▶ _Records from a collection_:
'''

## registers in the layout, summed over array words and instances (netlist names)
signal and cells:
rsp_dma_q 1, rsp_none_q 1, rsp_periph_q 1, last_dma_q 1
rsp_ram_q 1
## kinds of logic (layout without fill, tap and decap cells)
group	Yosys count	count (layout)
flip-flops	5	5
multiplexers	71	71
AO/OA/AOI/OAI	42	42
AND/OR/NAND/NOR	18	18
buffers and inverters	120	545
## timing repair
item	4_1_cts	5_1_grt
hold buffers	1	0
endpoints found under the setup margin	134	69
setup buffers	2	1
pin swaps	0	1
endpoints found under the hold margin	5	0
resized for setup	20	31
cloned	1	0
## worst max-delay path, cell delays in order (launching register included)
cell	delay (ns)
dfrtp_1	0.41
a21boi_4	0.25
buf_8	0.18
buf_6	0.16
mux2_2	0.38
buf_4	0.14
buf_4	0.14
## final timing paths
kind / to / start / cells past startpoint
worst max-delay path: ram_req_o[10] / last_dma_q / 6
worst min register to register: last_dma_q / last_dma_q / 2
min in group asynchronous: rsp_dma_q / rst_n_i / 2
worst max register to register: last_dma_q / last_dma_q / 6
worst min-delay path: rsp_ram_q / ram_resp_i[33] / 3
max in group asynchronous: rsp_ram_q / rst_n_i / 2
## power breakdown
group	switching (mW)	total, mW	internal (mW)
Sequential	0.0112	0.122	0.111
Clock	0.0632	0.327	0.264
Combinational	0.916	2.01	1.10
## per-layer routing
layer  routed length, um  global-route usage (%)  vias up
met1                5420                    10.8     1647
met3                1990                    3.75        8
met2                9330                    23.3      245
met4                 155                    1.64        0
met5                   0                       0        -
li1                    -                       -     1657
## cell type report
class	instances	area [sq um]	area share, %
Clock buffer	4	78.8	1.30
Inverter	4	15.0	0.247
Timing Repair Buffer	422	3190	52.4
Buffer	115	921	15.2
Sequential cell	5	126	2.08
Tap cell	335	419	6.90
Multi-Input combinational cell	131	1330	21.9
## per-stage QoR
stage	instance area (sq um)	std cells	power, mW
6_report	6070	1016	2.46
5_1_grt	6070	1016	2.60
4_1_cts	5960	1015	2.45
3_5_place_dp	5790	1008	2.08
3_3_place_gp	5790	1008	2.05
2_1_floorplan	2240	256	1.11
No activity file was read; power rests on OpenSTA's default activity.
`src/rtl/mini_mcu_consts.svh`:
```
/* address map, RAM depth and register offsets of the mini MCU,
   included by the RTL and the testbench */
`ifndef MINI_MCU_CONSTS_SVH
`define MINI_MCU_CONSTS_SVH

`define MCU_RAM_WORDS 1024

// region codes live in addr[31:28]
`define MCU_REGION_RAM    4'h0
`define MCU_REGION_PERIPH 4'h1

`define MCU_REG_DMA_SRC    12'h000
`define MCU_REG_DMA_DST    12'h004
`define MCU_REG_DMA_LEN    12'h008
`define MCU_REG_DMA_STATUS 12'h00C
`define MCU_REG_EXIT       12'h010
`endif

```
`src/rtl/mini_mcu_pkg.sv`:
```
/* bus and copy-engine types shared by all blocks of the mini MCU */
package mini_mcu_pkg;

  // master to slave request
  typedef struct packed {
    logic        req;
    logic        we;
    logic [3:0]  be;
    logic [31:0] addr;
    logic [31:0] wdata;
  } obi_req_t;

  // slave to master response
  typedef struct packed {
    logic        gnt;
    logic        rvalid;
    logic [31:0] rdata;
  } obi_resp_t;

  // decoder reads the region, slaves read the word index
  typedef union packed {
    logic [31:0] flat;
    struct packed {
      logic [3:0]  region;
      logic [15:0] unused;
      logic [9:0]  word_idx;
      logic [1:0]  byte_off;
    } f;
  } bus_addr_u;

  typedef struct packed {
    logic [31:0] src;
    logic [31:0] dst;
    logic [13:0] len;
    logic        start;
  } dma_cfg_t;

  typedef struct packed {
    logic busy;
    logic done;
  } dma_status_t;

endpackage

```
`src/rtl/dma_channel.sv`:
```
/* single-channel copy engine, moves len words from src to dst
   with one bus read followed by one bus write per word */
`timescale 1ns/1ps

module dma_channel
  import mini_mcu_pkg::*;
(
  input  logic        clk_i,
  input  logic        rst_n_i,
  input  dma_cfg_t    cfg_i,
  input  logic        dma_done_clr_i,
  output dma_status_t status_o,
  output obi_req_t    bus_req_o,
  input  obi_resp_t   bus_resp_i
);

  localparam logic [2:0] S_IDLE       = 3'd0;
  localparam logic [2:0] S_READ       = 3'd1;
  localparam logic [2:0] S_READ_WAIT  = 3'd2;
  localparam logic [2:0] S_WRITE      = 3'd3;
  localparam logic [2:0] S_WRITE_WAIT = 3'd4;

  logic [2:0]  state_q;
  logic [31:0] src_q;
  logic [31:0] dst_q;
  logic [13:0] cnt_q;
  logic [31:0] data_q;
  logic        done_q;

  always_ff @(posedge clk_i or negedge rst_n_i) begin
    if (!rst_n_i) begin
      state_q <= S_IDLE;
      src_q   <= '0;
      dst_q   <= '0;
      cnt_q   <= '0;
      done_q  <= 1'b0;
    end else begin
      if (dma_done_clr_i) done_q <= 1'b0;
      case (state_q)
        S_IDLE: begin
          // zero length starts are dropped
          if (cfg_i.start && cfg_i.len != '0) begin
            src_q   <= cfg_i.src;
            dst_q   <= cfg_i.dst;
            cnt_q   <= cfg_i.len;
            done_q  <= 1'b0;
            state_q <= S_READ;
          end
        end
        S_READ:      if (bus_resp_i.gnt) state_q <= S_READ_WAIT;
        S_READ_WAIT: if (bus_resp_i.rvalid) state_q <= S_WRITE;
        S_WRITE:     if (bus_resp_i.gnt) state_q <= S_WRITE_WAIT;
        S_WRITE_WAIT: begin
          if (bus_resp_i.rvalid) begin
            src_q <= src_q + 32'd4;
            dst_q <= dst_q + 32'd4;
            cnt_q <= cnt_q - 14'd1;
            if (cnt_q == 14'd1) begin
              done_q  <= 1'b1;
              state_q <= S_IDLE;
            end else begin
              state_q <= S_READ;
            end
          end
        end
        default: state_q <= S_IDLE;
      endcase
    end
  end

  // word held between its read and its write
  always_ff @(posedge clk_i) begin
    if (state_q == S_READ_WAIT && bus_resp_i.rvalid) data_q <= bus_resp_i.rdata;
  end

  assign bus_req_o.req   = (state_q == S_READ) || (state_q == S_WRITE);
  assign bus_req_o.we    = (state_q == S_WRITE);
  assign bus_req_o.be    = 4'hf;
  assign bus_req_o.addr  = (state_q == S_WRITE) ? dst_q : src_q;
  assign bus_req_o.wdata = data_q;

  assign status_o.busy = (state_q != S_IDLE);
  assign status_o.done = done_q;

endmodule

```
[config.mk]
export PLATFORM = sky130hd
export DESIGN_NAME = cpu_request_port
export DESIGN_NICKNAME = d
export VERILOG_FILES = /design/src/design/cache_pkg.sv /design/src/design/cpu_request_port.sv
export VERILOG_INCLUDE_DIRS = /design/src /design/src/design
export SDC_FILE = /design/constraint.sdc
export NUM_CORES = 1
export LEC_CHECK = 0
export ABC_AREA = 1
export BUFFER_PORTS_ARGS = -buffer_cell sky130_fd_sc_hd__buf_4
export CAP_MARGIN = 20
export CELL_PAD_IN_SITES_DETAIL_PLACEMENT = 0
export CELL_PAD_IN_SITES_GLOBAL_PLACEMENT = 2
export CORE_MARGIN = 2
export CORE_UTILIZATION = 26
export DETAILED_ROUTE_END_ITERATION = 7
export GPL_ROUTABILITY_DRIVEN = 0
export PLACE_DENSITY = 0.8
export SYNTH_ARGS = -nofsm -noshare
export SYNTH_HDL_FRONTEND = slang
export SYNTH_SLANG_ARGS = --single-unit
[constraint.sdc]
create_clock -name dump_cache -period 4.14 [get_ports dump_cache]
set_clock_uncertainty 0.15 [all_clocks]
set_input_delay 0.414 -clock dump_cache [delete_from_list [all_inputs] [get_ports dump_cache]]
set_output_delay 0.414 -clock dump_cache [all_outputs]
set_load 0.005 [all_outputs]
[src/design/cache_config.svh]
`ifndef CACHE_CONFIG_SVH
`define CACHE_CONFIG_SVH

// cache geometry, two ways of thirty-two sets
`define CACHE_WAYS 2
`define CACHE_SETS 32

// the byte address splits into tag, set index and line offset
`define TAG_BITS 10
`define SET_BITS 5
`define OFFSET_BITS 4

// one line is sixteen bytes
`define LINE_BYTES 16

// bus widths on the CPU and memory sides
`define CPU_DATA_BITS 32
`define MEM_DATA_BITS 16

// a line moves as eight memory beats
`define LINE_BEATS 8

`endif

[src/design/cache_pkg.sv]
`default_nettype none

`include "cache_config.svh"

package cache_pkg;

    typedef logic [`TAG_BITS-1:0] tag_t;
    typedef logic [`SET_BITS-1:0] set_idx_t;
    typedef logic [`OFFSET_BITS-1:0] offset_t;
    typedef logic [`TAG_BITS+`SET_BITS-1:0] line_addr_t;
    typedef logic [`TAG_BITS+`SET_BITS+`OFFSET_BITS-1:0] cpu_addr_t;
    typedef logic [`CPU_DATA_BITS-1:0] cpu_word_t;
    typedef logic [`MEM_DATA_BITS-1:0] mem_beat_t;
    typedef logic [`LINE_BYTES*8-1:0] line_data_t;

    // CPU command codes, zero is left unused
    typedef enum logic [2:0] {
        read8 = 3'd1, read16 = 3'd2, read32 = 3'd3, invalidate = 3'd4,
        write8 = 3'd5, write16 = 3'd6, write32 = 3'd7
    } cpu_op_t;

    typedef enum logic [1:0] {
        nop = 2'd0, read_line = 2'd2, write_line = 2'd3
    } mem_cmd_t;

    typedef struct packed {
        cpu_op_t op;
        cpu_addr_t addr;
        cpu_word_t wdata;
    } cpu_request_t;

    typedef struct packed {
        logic valid;
        logic dirty;
        tag_t tag;
    } line_meta_t;

    typedef enum logic [2:0] {
        idle, lookup, write_back, fill, access, invalidate_write_back
    } ctrl_state_t;

endpackage

`default_nettype wire

[src/design/cpu_request_port.sv]
`default_nettype none

module cpu_request_port (
    input  logic                    dump_cache,
    input  logic                    reset,
    input  logic                    cmd_valid,
    input  cache_pkg::cpu_request_t cmd,
    input  logic                    done,
    output logic                    pending,
    output cache_pkg::cpu_request_t request
);
    import cache_pkg::*;

    // pending rises the cycle after an accepted strobe and falls after done
    always_ff @(posedge dump_cache) begin
        if (reset) begin
            pending <= 1'b0;
        end else if (done) begin
            pending <= 1'b0;
        end else if (cmd_valid) begin
            pending <= 1'b1;
        end
    end

    // a strobe that lands on a pending request is ignored
    always_ff @(posedge dump_cache) begin
        if (cmd_valid && !pending) begin
            request <= cmd;
        end
    end

    // the CPU waits for resp_valid before the next command
    assert property (@(posedge dump_cache) disable iff (reset)
        cmd_valid |-> !pending);

    // halfword accesses sit on even addresses
    assert property (@(posedge dump_cache) disable iff (reset)
        cmd_valid && (cmd.op inside {read16, write16}) |-> cmd.addr[0] == 1'b0);

    // word accesses sit on multiples of four
    assert property (@(posedge dump_cache) disable iff (reset)
        cmd_valid && (cmd.op inside {read32, write32}) |-> cmd.addr[1:0] == 2'b00);

endmodule

`default_nettype wire
==> config.mk <==
export PLATFORM = sky130hd
export DESIGN_NAME = cache_controller
export DESIGN_NICKNAME = d
export VERILOG_FILES = /design/src/design/cache_pkg.sv /design/src/design/cache_controller.sv
export VERILOG_INCLUDE_DIRS = /design/src /design/src/design
export SDC_FILE = /design/constraint.sdc
export NUM_CORES = 1
export LEC_CHECK = 0
export BUFFER_PORTS_ARGS = -buffer_cell sky130_fd_sc_hd__buf_2
export CAP_MARGIN = 25
export CORE_AREA = 2 2 316 318
export CTS_BUF_LIST = sky130_fd_sc_hd__clkbuf_2
export CTS_CLUSTER_SIZE = 14
export DETAILED_ROUTE_END_ITERATION = 10
export DIE_AREA = 0 0 318 320
export SLEW_MARGIN = 20
export SYNTH_ARGS = -nofsm -noshare
export SYNTH_HDL_FRONTEND = slang
export SYNTH_SLANG_ARGS = --single-unit
==> constraint.sdc <==
create_clock -name dump_cache -period 3.75 [get_ports dump_cache]
set_input_delay 0 -clock dump_cache [delete_from_list [all_inputs] [get_ports dump_cache]]
set_output_delay 0 -clock dump_cache [all_outputs]
set_load 0.02 [all_outputs]
==> src/design/cache_config.svh <==
`ifndef CACHE_CONFIG_SVH
`define CACHE_CONFIG_SVH

// cache geometry, two ways of thirty-two sets
`define CACHE_WAYS 2
`define CACHE_SETS 32

// the byte address splits into tag, set index and line offset
`define TAG_BITS 10
`define SET_BITS 5
`define OFFSET_BITS 4

// one line is sixteen bytes
`define LINE_BYTES 16

// bus widths on the CPU and memory sides
`define CPU_DATA_BITS 32
`define MEM_DATA_BITS 16

// a line moves as eight memory beats
`define LINE_BEATS 8

`endif

==> src/design/cache_pkg.sv <==
`default_nettype none

`include "cache_config.svh"

package cache_pkg;

    typedef logic [`TAG_BITS-1:0] tag_t;
    typedef logic [`SET_BITS-1:0] set_idx_t;
    typedef logic [`OFFSET_BITS-1:0] offset_t;
    typedef logic [`TAG_BITS+`SET_BITS-1:0] line_addr_t;
    typedef logic [`TAG_BITS+`SET_BITS+`OFFSET_BITS-1:0] cpu_addr_t;
    typedef logic [`CPU_DATA_BITS-1:0] cpu_word_t;
    typedef logic [`MEM_DATA_BITS-1:0] mem_beat_t;
    typedef logic [`LINE_BYTES*8-1:0] line_data_t;

    // CPU command codes, zero is left unused
    typedef enum logic [2:0] {
        read8 = 3'd1, read16 = 3'd2, read32 = 3'd3, invalidate = 3'd4,
        write8 = 3'd5, write16 = 3'd6, write32 = 3'd7
    } cpu_op_t;

    typedef enum logic [1:0] {
        nop = 2'd0, read_line = 2'd2, write_line = 2'd3
    } mem_cmd_t;

    typedef struct packed {
        cpu_op_t op;
        cpu_addr_t addr;
        cpu_word_t wdata;
    } cpu_request_t;

    typedef struct packed {
        logic valid;
        logic dirty;
        tag_t tag;
    } line_meta_t;

    typedef enum logic [2:0] {
        idle, lookup, write_back, fill, access, invalidate_write_back
    } ctrl_state_t;

endpackage

`default_nettype wire

==> src/design/cache_controller.sv <==
`default_nettype none

`include "cache_config.svh"

module cache_controller (
    input  logic                   dump_cache,
    input  logic                   reset,
    input  logic                   pending,
    input  cache_pkg::cpu_request_t request,
    output logic                   done,
    output cache_pkg::cpu_word_t   rdata,
    output cache_pkg::set_idx_t    set_idx,
    input  cache_pkg::line_meta_t  meta [`CACHE_WAYS],
    input  cache_pkg::line_data_t  lines [`CACHE_WAYS],
    input  logic                   lru,
    output logic                   meta_we,
    output logic                   meta_way,
    output cache_pkg::line_meta_t  meta_in,
    output logic                   data_we,
    output logic [`LINE_BYTES-1:0] byte_en,
    output cache_pkg::line_data_t  data_in,
    output logic                   fill_we,
    output logic                   lru_we,
    output logic                   lru_in,
    output logic                   mem_start,
    output cache_pkg::mem_cmd_t    mem_op,
    output cache_pkg::line_addr_t  mem_line_addr,
    output cache_pkg::line_data_t  mem_line,
    input  logic                   mem_finished,
    input  cache_pkg::line_data_t  fill_line
);
    import cache_pkg::*;

    ctrl_state_t state, next_state;
    tag_t req_tag;
    set_idx_t req_set;
    offset_t req_off;
    logic hit0, hit1, hit, victim, way_q, cur_way, access_now;
    logic is_read, is_write, is_inval;
    logic [`LINE_BYTES-1:0] size_mask;
    line_meta_t cur_meta;
    line_data_t shifted;
    cpu_word_t word_mask;

    assign {req_tag, req_set, req_off} = request.addr;
    assign set_idx = req_set;
    assign hit0 = meta[0].valid && (meta[0].tag == req_tag);
    assign hit1 = meta[1].valid && (meta[1].tag == req_tag);
    assign hit = hit0 || hit1;
    // lru names the recently used way, so the other one is replaced
    assign victim = ~lru;
    assign cur_way = (state == lookup) ? (hit ? hit1 : victim) : way_q;
    assign cur_meta = meta[cur_way];
    assign is_read = request.op inside {read8, read16, read32};
    assign is_write = request.op inside {write8, write16, write32};
    assign is_inval = (request.op == invalidate);

    always_comb begin
        case (request.op)
            read8, write8: size_mask = `LINE_BYTES'(4'h1);
            read16, write16: size_mask = `LINE_BYTES'(4'h3);
            read32, write32: size_mask = `LINE_BYTES'(4'hf);
            default: size_mask = '0;
        endcase
    end

    assign byte_en = size_mask << req_off;
    assign data_in = (state == fill) ? fill_line
                                     : line_data_t'(request.wdata) << {req_off, 3'b000};
    assign mem_line = lines[cur_way];

    // the addressed bytes are moved down to bit zero and the rest cleared
    assign shifted = lines[cur_way] >> {req_off, 3'b000};
    assign word_mask = {{8{size_mask[3]}}, {8{size_mask[2]}}, {8{size_mask[1]}}, {8{size_mask[0]}}};
    assign rdata = (done && is_read) ? (shifted[`CPU_DATA_BITS-1:0] & word_mask) : '0;

    assign access_now = (state == access) || (state == lookup && hit && !is_inval);

    always_comb begin
        next_state = state;
        done = 1'b0;
        meta_we = 1'b0;
        meta_way = cur_way;
        meta_in = '{valid: 1'b1, dirty: 1'b0, tag: req_tag};
        data_we = 1'b0;
        fill_we = 1'b0;
        lru_we = 1'b0;
        lru_in = cur_way;
        mem_start = 1'b0;
        mem_op = nop;
        mem_line_addr = {req_tag, req_set};
        case (state)
            idle: begin
                if (pending) begin
                    next_state = lookup;
                end
            end
            lookup: begin
                if (is_inval) begin
                    if (!hit) begin
                        done = 1'b1;
                        next_state = idle;
                    end else if (cur_meta.dirty) begin
                        mem_start = 1'b1;
                        mem_op = write_line;
                        next_state = invalidate_write_back;
                    end else begin
                        meta_we = 1'b1;
                        meta_in = '{valid: 1'b0, dirty: 1'b0, tag: req_tag};
                        lru_we = 1'b1;
                        lru_in = ~cur_way;
                        done = 1'b1;
                        next_state = idle;
                    end
                end else if (hit) begin
                    next_state = idle;
                end else if (cur_meta.valid && cur_meta.dirty) begin
                    mem_start = 1'b1;
                    mem_op = write_line;
                    mem_line_addr = {cur_meta.tag, req_set};
                    next_state = write_back;
                end else begin
                    mem_start = 1'b1;
                    mem_op = read_line;
                    next_state = fill;
                end
            end
            write_back: begin
                if (mem_finished) begin
                    mem_start = 1'b1;
                    mem_op = read_line;
                    next_state = fill;
                end
            end
            fill: begin
                // the new line goes in clean and the access follows next cycle
                if (mem_finished) begin
                    fill_we = 1'b1;
                    meta_we = 1'b1;
                    next_state = access;
                end
            end
            access: begin
                next_state = idle;
            end
            invalidate_write_back: begin
                if (mem_finished) begin
                    meta_we = 1'b1;
                    meta_in = '{valid: 1'b0, dirty: 1'b0, tag: req_tag};
                    lru_we = 1'b1;
                    lru_in = ~way_q;
                    done = 1'b1;
                    next_state = idle;
                end
            end
            default: next_state = idle;
        endcase
        if (access_now) begin
            done = 1'b1;
            lru_we = 1'b1;
            if (is_write) begin
                data_we = 1'b1;
                meta_we = 1'b1;
                meta_in = '{valid: 1'b1, dirty: 1'b1, tag: req_tag};
            end
        end
    end

    always_ff @(posedge dump_cache) begin
        if (reset) begin
            state <= idle;
        end else begin
            state <= next_state;
        end
    end

    // the way chosen at lookup stays in use until the request ends
    always_ff @(posedge dump_cache) begin
        if (state == lookup) begin
            way_q <= cur_way;
        end
    end

    // every response answers a request held by the CPU port
    assert property (@(posedge dump_cache) disable iff (reset) done |-> pending);

endmodule

`default_nettype wire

'''

▶ _REQUIRED ACTION_:
Within the records, how many lines include "layout"? The answer is the number and nothing else.

▶ _RESPONSE TO THE TASK_:
3